### Extracted material
----
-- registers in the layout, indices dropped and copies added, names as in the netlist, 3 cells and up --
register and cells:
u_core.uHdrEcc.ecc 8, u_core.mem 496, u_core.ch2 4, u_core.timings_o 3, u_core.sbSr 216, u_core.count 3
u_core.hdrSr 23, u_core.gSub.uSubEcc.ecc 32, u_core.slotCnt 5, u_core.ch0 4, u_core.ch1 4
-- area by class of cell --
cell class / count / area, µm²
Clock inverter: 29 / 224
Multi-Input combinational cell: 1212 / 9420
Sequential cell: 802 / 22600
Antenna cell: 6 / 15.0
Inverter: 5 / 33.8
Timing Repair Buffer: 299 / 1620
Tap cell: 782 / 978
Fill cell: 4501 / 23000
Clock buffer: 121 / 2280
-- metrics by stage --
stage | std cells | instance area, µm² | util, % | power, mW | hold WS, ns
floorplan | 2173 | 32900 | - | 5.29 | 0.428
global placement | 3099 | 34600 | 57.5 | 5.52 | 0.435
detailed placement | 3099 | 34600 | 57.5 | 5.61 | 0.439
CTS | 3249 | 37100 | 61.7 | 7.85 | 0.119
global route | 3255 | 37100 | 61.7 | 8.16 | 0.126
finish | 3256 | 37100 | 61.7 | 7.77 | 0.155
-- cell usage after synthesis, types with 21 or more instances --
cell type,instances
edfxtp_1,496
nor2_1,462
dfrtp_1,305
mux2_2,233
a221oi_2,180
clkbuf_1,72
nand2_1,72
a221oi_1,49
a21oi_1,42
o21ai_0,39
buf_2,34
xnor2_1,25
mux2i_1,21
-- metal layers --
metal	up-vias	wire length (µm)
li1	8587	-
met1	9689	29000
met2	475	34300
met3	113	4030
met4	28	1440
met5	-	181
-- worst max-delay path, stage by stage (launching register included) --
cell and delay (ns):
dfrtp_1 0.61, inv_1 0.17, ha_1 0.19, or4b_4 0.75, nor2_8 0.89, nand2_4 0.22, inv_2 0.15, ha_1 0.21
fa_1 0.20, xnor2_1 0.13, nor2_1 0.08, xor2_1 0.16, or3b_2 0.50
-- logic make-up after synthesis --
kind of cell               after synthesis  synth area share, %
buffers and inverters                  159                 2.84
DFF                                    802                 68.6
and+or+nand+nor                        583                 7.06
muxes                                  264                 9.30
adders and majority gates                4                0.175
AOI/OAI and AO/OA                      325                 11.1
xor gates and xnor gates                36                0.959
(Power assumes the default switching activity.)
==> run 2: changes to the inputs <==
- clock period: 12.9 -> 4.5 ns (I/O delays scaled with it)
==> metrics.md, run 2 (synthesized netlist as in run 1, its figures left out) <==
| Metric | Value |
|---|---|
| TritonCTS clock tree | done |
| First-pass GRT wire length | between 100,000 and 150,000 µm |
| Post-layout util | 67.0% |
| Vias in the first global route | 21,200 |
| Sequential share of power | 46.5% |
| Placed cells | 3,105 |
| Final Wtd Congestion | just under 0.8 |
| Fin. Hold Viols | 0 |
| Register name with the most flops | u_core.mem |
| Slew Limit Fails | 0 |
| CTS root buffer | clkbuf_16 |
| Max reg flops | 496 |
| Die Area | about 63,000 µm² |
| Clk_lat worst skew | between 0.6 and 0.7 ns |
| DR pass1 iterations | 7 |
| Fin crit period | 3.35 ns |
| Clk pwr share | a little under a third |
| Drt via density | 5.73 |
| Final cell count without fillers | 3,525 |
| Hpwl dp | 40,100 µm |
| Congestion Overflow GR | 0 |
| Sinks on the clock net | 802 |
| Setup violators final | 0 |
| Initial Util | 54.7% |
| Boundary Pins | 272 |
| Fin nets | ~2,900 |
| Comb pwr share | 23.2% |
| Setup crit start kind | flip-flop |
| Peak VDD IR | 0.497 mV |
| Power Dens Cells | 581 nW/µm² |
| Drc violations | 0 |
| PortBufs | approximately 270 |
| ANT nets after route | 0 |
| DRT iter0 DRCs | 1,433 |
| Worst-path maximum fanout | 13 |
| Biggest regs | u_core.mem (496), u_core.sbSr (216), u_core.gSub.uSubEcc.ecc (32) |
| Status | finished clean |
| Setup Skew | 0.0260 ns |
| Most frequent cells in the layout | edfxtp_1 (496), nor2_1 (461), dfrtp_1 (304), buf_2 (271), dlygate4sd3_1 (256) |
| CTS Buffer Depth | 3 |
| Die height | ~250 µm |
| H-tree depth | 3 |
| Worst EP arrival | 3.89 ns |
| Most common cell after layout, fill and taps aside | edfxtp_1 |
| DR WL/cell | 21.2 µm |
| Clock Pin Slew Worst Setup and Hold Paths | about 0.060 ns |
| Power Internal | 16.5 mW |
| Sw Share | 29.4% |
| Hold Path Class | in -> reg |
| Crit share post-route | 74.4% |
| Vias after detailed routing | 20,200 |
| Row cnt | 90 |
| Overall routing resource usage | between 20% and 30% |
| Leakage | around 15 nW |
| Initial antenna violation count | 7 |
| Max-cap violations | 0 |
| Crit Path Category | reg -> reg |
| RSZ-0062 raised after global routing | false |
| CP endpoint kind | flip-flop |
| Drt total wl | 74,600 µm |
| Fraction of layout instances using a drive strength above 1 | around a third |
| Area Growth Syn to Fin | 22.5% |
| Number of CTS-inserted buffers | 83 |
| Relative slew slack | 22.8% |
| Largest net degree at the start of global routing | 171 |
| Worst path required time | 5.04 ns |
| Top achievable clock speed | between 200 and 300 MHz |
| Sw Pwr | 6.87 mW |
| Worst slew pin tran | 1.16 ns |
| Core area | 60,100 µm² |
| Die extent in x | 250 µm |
===== src/rtl/uart_pkg.sv =====
// Shared types and constants for the UART receive path.
package uart_pkg;

  localparam int unsigned UART_DATA_BITS = 8;
  localparam int unsigned UART_CNT_W     = 20;

  typedef enum logic [2:0] {
    IDLE,
    START,
    DATA,
    STOP,
    BREAK
  } uart_rx_state_t;

  // Bit period minus one for a given clock and line rate.
  function automatic logic [UART_CNT_W-1:0] skip_default(input int unsigned clk_hz,
                                                         input int unsigned baud);
    return UART_CNT_W'(clk_hz / baud - 1);
  endfunction

endpackage
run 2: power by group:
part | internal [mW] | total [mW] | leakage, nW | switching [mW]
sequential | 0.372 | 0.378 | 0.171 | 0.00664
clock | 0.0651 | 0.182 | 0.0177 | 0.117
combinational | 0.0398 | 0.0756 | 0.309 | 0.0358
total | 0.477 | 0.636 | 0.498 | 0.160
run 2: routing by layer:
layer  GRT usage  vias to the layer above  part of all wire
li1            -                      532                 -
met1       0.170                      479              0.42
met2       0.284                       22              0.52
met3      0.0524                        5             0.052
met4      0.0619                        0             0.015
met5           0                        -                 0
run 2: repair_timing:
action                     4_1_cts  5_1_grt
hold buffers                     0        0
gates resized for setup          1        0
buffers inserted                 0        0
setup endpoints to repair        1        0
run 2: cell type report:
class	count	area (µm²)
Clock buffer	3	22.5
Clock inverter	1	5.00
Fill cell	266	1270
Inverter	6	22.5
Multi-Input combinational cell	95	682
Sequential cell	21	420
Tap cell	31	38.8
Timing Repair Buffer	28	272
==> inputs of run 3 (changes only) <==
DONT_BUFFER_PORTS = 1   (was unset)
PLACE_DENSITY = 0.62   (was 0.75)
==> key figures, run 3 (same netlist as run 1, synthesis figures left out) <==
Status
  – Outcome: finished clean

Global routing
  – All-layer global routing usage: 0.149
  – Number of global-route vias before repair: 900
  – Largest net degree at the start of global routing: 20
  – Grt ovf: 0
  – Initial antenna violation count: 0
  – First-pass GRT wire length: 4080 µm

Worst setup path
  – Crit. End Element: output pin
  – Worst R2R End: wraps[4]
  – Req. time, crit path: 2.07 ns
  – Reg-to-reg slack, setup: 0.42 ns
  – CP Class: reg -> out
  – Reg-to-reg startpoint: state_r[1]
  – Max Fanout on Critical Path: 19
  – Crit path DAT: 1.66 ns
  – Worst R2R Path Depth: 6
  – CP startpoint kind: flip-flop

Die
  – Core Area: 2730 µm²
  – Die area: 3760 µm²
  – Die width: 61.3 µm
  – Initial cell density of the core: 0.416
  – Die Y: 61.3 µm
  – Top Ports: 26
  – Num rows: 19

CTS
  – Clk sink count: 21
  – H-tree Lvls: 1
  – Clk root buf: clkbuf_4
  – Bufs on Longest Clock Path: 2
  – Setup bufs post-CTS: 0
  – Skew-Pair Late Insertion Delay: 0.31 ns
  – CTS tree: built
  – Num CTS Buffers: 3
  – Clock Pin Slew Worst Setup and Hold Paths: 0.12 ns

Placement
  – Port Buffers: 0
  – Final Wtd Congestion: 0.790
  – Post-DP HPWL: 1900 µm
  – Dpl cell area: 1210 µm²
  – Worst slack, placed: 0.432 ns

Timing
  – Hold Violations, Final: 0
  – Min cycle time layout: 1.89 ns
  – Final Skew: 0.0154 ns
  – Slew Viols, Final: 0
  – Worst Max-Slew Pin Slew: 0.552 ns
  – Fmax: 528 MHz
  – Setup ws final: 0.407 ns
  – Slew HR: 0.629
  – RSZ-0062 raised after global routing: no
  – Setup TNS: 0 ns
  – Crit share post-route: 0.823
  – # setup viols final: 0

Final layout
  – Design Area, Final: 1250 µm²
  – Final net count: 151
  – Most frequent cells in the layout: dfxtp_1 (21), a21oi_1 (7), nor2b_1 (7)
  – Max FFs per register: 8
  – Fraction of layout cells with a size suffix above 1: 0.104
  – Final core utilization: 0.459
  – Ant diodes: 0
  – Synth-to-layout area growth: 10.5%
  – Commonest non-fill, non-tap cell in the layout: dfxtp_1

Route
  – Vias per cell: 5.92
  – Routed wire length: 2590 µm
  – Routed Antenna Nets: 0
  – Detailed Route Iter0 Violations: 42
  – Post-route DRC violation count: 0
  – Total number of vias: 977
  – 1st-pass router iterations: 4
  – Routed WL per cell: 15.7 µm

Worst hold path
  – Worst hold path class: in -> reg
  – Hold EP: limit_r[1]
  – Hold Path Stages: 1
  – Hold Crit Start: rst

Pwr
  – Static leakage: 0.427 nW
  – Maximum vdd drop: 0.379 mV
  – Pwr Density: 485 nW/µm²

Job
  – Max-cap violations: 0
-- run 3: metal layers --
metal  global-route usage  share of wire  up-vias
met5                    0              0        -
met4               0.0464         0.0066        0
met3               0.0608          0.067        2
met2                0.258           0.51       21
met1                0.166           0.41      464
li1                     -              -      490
## src/rtl/rst_seq.sv

```systemverilog
// Reset sequencer: holds three downstream reset domains in reset after any
// reset cause, waits for a filtered PLL lock, then releases the domains one
// at a time (bit 0 first, bit 2 last) with a fixed stagger between them.
module rst_seq #(
  parameter int STRETCH_CYC = 16,
  parameter int LOCK_FILTER = 4,
  parameter int STAGGER_CYC = 8
) (
  input  logic       i_in_clk,
  input  logic       i_rst_async_n,
  input  logic       i_pll_locked,
  input  logic       i_soft_rst_req,
  output logic [2:0] o_rst_out,
  output logic       o_soft_rst_ack,
  output logic       o_rst_done
);

  // One shared counter serves every timed state, so size it for the largest period.
  localparam int MAX_AB  = (STRETCH_CYC > LOCK_FILTER) ? STRETCH_CYC : LOCK_FILTER;
  localparam int MAX_CYC = (MAX_AB > STAGGER_CYC) ? MAX_AB : STAGGER_CYC;
  localparam int CNT_W   = $clog2(MAX_CYC + 1);

  localparam logic [CNT_W-1:0] STRETCH_LAST = CNT_W'(STRETCH_CYC - 1);
  localparam logic [CNT_W-1:0] LOCK_LAST    = CNT_W'(LOCK_FILTER - 1);
  localparam logic [CNT_W-1:0] STAGGER_LAST = CNT_W'(STAGGER_CYC - 1);

  typedef enum logic [2:0] {
    ST_ASSERT    = 3'd0,
    ST_WAIT_LOCK = 3'd1,
    ST_REL0      = 3'd2,
    ST_REL1      = 3'd3,
    ST_RUN       = 3'd4
  } state_t;

  logic             lock_meta_reg;
  logic             lock_s_reg;
  logic             req_samp_reg;
  logic             req_prev_reg;
  logic             req_rise;

  state_t           state_reg;
  state_t           state_next;
  logic [CNT_W-1:0] cnt_reg;
  logic [CNT_W-1:0] cnt_next;
  logic [2:0]       rst_out_reg;
  logic [2:0]       rst_out_next;
  logic             ack_reg;
  logic             ack_next;
  logic             done_reg;
  logic             done_next;

  // Two-flop synchronizer for the asynchronous PLL lock.
  always_ff @(posedge i_in_clk or negedge i_rst_async_n) begin
    if (!i_rst_async_n) begin
      lock_meta_reg <= 1'b0;
      lock_s_reg    <= 1'b0;
    end else begin
      lock_meta_reg <= i_pll_locked;
      lock_s_reg    <= lock_meta_reg;
    end
  end

  // Sample the soft request, then keep a delayed copy for rising-edge detection.
  always_ff @(posedge i_in_clk or negedge i_rst_async_n) begin
    if (!i_rst_async_n) begin
      req_samp_reg <= 1'b0;
      req_prev_reg <= 1'b0;
    end else begin
      req_samp_reg <= i_soft_rst_req;
      req_prev_reg <= req_samp_reg;
    end
  end

  // A held request only counts once; a new one needs a low sample in between.
  assign req_rise = req_samp_reg & ~req_prev_reg;

  // State, counter and registered outputs; reset forces all domains into reset.
  always_ff @(posedge i_in_clk or negedge i_rst_async_n) begin
    if (!i_rst_async_n) begin
      state_reg   <= ST_ASSERT;
      cnt_reg     <= '0;
      rst_out_reg <= 3'b111;
      ack_reg     <= 1'b0;
      done_reg    <= 1'b0;
    end else begin
      state_reg   <= state_next;
      cnt_reg     <= cnt_next;
      rst_out_reg <= rst_out_next;
      ack_reg     <= ack_next;
      done_reg    <= done_next;
    end
  end

  // Next-state logic; outputs are decoded from the next state so they change
  // on the same edge as the state they belong to.
  always_comb begin
    state_next = state_reg;
    cnt_next   = cnt_reg;

    if (req_rise) begin
      // Soft request wins over everything and also covers a coincident lock loss.
      state_next = ST_ASSERT;
      cnt_next   = '0;
    end else begin
      case (state_reg)
        ST_ASSERT: begin
          // Lock is deliberately ignored while stretching.
          if (cnt_reg == STRETCH_LAST) begin
            state_next = ST_WAIT_LOCK;
            cnt_next   = '0;
          end else begin
            cnt_next = cnt_reg + 1'b1;
          end
        end
        ST_WAIT_LOCK: begin
          // Count consecutive lock-high cycles; any low cycle restarts the filter.
          if (!lock_s_reg) begin
            cnt_next = '0;
          end else if (cnt_reg == LOCK_LAST) begin
            state_next = ST_REL0;
            cnt_next   = '0;
          end else begin
            cnt_next = cnt_reg + 1'b1;
          end
        end
        ST_REL0: begin
          if (!lock_s_reg) begin
            state_next = ST_ASSERT;
            cnt_next   = '0;
          end else if (cnt_reg == STAGGER_LAST) begin
            state_next = ST_REL1;
            cnt_next   = '0;
          end else begin
            cnt_next = cnt_reg + 1'b1;
          end
        end
        ST_REL1: begin
          if (!lock_s_reg) begin
            state_next = ST_ASSERT;
            cnt_next   = '0;
          end else if (cnt_reg == STAGGER_LAST) begin
            state_next = ST_RUN;
            cnt_next   = '0;
          end else begin
            cnt_next = cnt_reg + 1'b1;
          end
        end
        ST_RUN: begin
          cnt_next = '0;
          if (!lock_s_reg) begin
            state_next = ST_ASSERT;
          end
        end
        default: begin
          state_next = ST_ASSERT;
          cnt_next   = '0;
        end
      endcase
    end
  end

  // Output decode: release order is fixed by the state order, so the bits can
  // only fall 0 -> 1 -> 2 and always rise together on re-entry to ASSERT.
  always_comb begin
    rst_out_next = 3'b111;
    done_next    = 1'b0;
    ack_next     = req_rise;
    case (state_next)
      ST_REL0: rst_out_next = 3'b110;
      ST_REL1: rst_out_next = 3'b100;
      ST_RUN: begin
        rst_out_next = 3'b000;
        done_next    = 1'b1;
      end
      default: rst_out_next = 3'b111;
    endcase
  end

  assign o_rst_out      = rst_out_reg;
  assign o_soft_rst_ack = ack_reg;
  assign o_rst_done     = done_reg;

endmodule

```
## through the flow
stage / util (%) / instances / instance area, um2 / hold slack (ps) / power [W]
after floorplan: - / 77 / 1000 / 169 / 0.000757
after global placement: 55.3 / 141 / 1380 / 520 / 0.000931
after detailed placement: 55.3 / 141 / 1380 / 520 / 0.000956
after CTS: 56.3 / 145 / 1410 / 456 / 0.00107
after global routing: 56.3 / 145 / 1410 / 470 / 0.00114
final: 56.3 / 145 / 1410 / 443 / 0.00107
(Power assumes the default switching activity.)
**config.mk**
```make
export PLATFORM = sky130hd
export DESIGN_NAME = sum_bcd_converter
export DESIGN_NICKNAME = d
export VERILOG_FILES = /design/src/rtl/sum_bcd_converter.sv
export SDC_FILE = /design/constraint.sdc
export NUM_CORES = 1
export LEC_CHECK = 0
export BUFFER_PORTS_ARGS = -buffer_cell sky130_fd_sc_hd__buf_4
export CAP_MARGIN = 10
export CORE_ASPECT_RATIO = 1.2
export CORE_MARGIN = 5
export CORE_UTILIZATION = 40
export CTS_CLUSTER_SIZE = 25
export DETAILED_ROUTE_END_ITERATION = 12
export MAX_ROUTING_LAYER = met4
export PLACE_DENSITY = 0.58
export SYNTH_ARGS = -nofsm -noshare
export SYNTH_HDL_FRONTEND = slang
export SYNTH_SLANG_ARGS = --single-unit
```
**constraint.sdc**
```tcl
create_clock -name clk -period 3 [get_ports clk]
set_clock_uncertainty 0.15 [all_clocks]
set_input_delay 0.15 -clock clk [delete_from_list [all_inputs] [get_ports clk]]
set_output_delay 0.15 -clock clk [all_outputs]
set_load 0.02 [all_outputs]
```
----
### Task prompt
In the listing above, find the line holding "count | 7 |" and the line holding "60,100 µm² |", then output those two lines and every line between them exactly.

### Result for this task
| Initial antenna violation count | 7 |
| Max-cap violations | 0 |
| Crit Path Category | reg -> reg |
| RSZ-0062 raised after global routing | false |
| CP endpoint kind | flip-flop |
| Drt total wl | 74,600 µm |
| Fraction of layout instances using a drive strength above 1 | around a third |
| Area Growth Syn to Fin | 22.5% |
| Number of CTS-inserted buffers | 83 |
| Relative slew slack | 22.8% |
| Largest net degree at the start of global routing | 171 |
| Worst path required time | 5.04 ns |
| Top achievable clock speed | between 200 and 300 MHz |
| Sw Pwr | 6.87 mW |
| Worst slew pin tran | 1.16 ns |
| Core area | 60,100 µm² |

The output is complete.